Radio Białystok | Gość | Lech Kołakowski [wideo] - z klubu parlamentarnego PiS
"6 mln obywateli RP zostało zabitych, zamordowanych, zakatowanych przez Niemców. Gdyby oni żyli, zapewne urodziłoby się około 20 mln Polaków. Sprawy gospodarcze można po jakimś czasie odrobić, ale potencjał biologiczny został na stałe utracony. To jest nasza wielka strata" - mówi Lech Kołakowski.
Białystok jest w czołówce miast, w których zginęło najwięcej mieszkańców podczas niemieckiej okupacji. Tak wynika z raportu o stratach poniesionych przez Polskę w wyniku agresji i okupacji niemieckiej w czasie II wojny światowej. Hitlerowcy zabili prawie 50 tysięcy białostocczan. Więcej osób zginęło tylko w Lublinie, Krakowie, Łodzi i w Warszawie, która straciła 700 tysięcy mieszkańców. Raport przygotował zespół parlamentarny, a w jego pracach uczestniczył podlaski poseł Lech Kołakowski. O szansach na uzyskanie odszkodowania od Niemiec rozmawia z nim Renata Reda.
Renata Reda: Czy obecna sytuacja polityczna na świecie jest dobra, by podejmować temat reparacji od Niemiec?
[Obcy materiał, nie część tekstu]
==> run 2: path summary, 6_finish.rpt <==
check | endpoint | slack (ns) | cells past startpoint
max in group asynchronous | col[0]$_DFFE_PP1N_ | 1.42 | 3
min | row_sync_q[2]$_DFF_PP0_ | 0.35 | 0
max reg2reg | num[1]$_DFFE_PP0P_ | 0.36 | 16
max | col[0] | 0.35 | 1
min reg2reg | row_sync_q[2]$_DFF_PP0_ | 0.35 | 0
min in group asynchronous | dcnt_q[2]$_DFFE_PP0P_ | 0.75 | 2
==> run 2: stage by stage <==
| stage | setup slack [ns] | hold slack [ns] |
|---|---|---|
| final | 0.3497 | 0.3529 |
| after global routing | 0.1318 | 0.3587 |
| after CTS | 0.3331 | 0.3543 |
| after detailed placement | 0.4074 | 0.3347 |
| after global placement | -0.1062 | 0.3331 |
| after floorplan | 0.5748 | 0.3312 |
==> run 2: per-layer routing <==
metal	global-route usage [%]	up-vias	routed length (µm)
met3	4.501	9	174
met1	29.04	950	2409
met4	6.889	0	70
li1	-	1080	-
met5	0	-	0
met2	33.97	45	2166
===== config.mk =====
export PLATFORM = sky130hd
export DESIGN_NAME = wb_arbiter_flat
export DESIGN_NICKNAME = d
export VERILOG_FILES = /design/src/rtl/wb_arbiter_pkg.sv /design/src/rtl/wb_arbiter_if.sv /design/src/rtl/wb_arbiter_fifo.sv /design/src/rtl/wb_arbiter.sv /design/src/flat_wrapper.sv
export SDC_FILE = /design/constraint.sdc
export NUM_CORES = 1
export LEC_CHECK = 0
export CORE_MARGIN = 2
export CORE_UTILIZATION = 55
export CTS_BUF_LIST = sky130_fd_sc_hd__clkbuf_16
export DETAILED_ROUTE_END_ITERATION = 8
export HOLD_SLACK_MARGIN = 0.05
export PLACE_DENSITY = 0.84
export SLEW_MARGIN = 20
export SYNTH_ARGS = -nofsm -noshare
export SYNTH_HDL_FRONTEND = slang
export SYNTH_SLANG_ARGS = --single-unit
export TNS_END_PERCENT = 100

===== constraint.sdc =====
create_clock -name clk -period 4.5 [get_ports clk]
set_clock_uncertainty 0.2 [all_clocks]
set_input_delay 0.9 -clock clk [delete_from_list [all_inputs] [get_ports clk]]
set_output_delay 0.9 -clock clk [all_outputs]
set_load 0.1 [all_outputs]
Lech Kołakowski: Tak. Konflikt na wschodniej granicy Polski, w Ukrainie, pokazuje, że jednak tego typu kwestie związane z '39 rokiem, reparacje, odszkodowania dla państwa polskiego związane z napaścią Niemiec hitlerowskich na Polskę, zniszczeniem części potencjału biologicznego, zniszczenie gospodarki, kultury, naszej tradycji, naszego dorobku intelektualnego, jest koniecznością, abyśmy upomnieli się o to, co Niemcy hitlerowskie zniszczyli.
Jakie ma pan rozeznanie, jeśli chodzi o nastroje wśród przywódców państw europejskich? Jak oni zapatrują się na tę sprawę?
Ta sytuacja prawna dotyczy relacji dwóch państw: Polski, jak również Niemiec. Nie ma dzisiaj żadnych sądów, instancji krajowych, europejskich czy światowych, które podjęłyby się proceduralnie do kwestii wyjaśnienia tych spraw związanych z reparacją. Tu musi dojść do porozumienia pomiędzy państwami Polski i Niemiec. Jest to jedyna droga i musi być ona skuteczna. Natomiast partner niemiecki musi dojrzeć do tej kwestii związanej z reparacjami, bo jednak to państwo niemieckie, Niemcy hitlerowskie napadły na naszą ojczyznę i ją zniszczyły.
Jak pan ocenia, jak bardzo realne jest uzyskanie odszkodowania od Niemiec, skoro niemieckie MSZ konsekwentnie powtarza, że kwestia reparacji jest już zakończona.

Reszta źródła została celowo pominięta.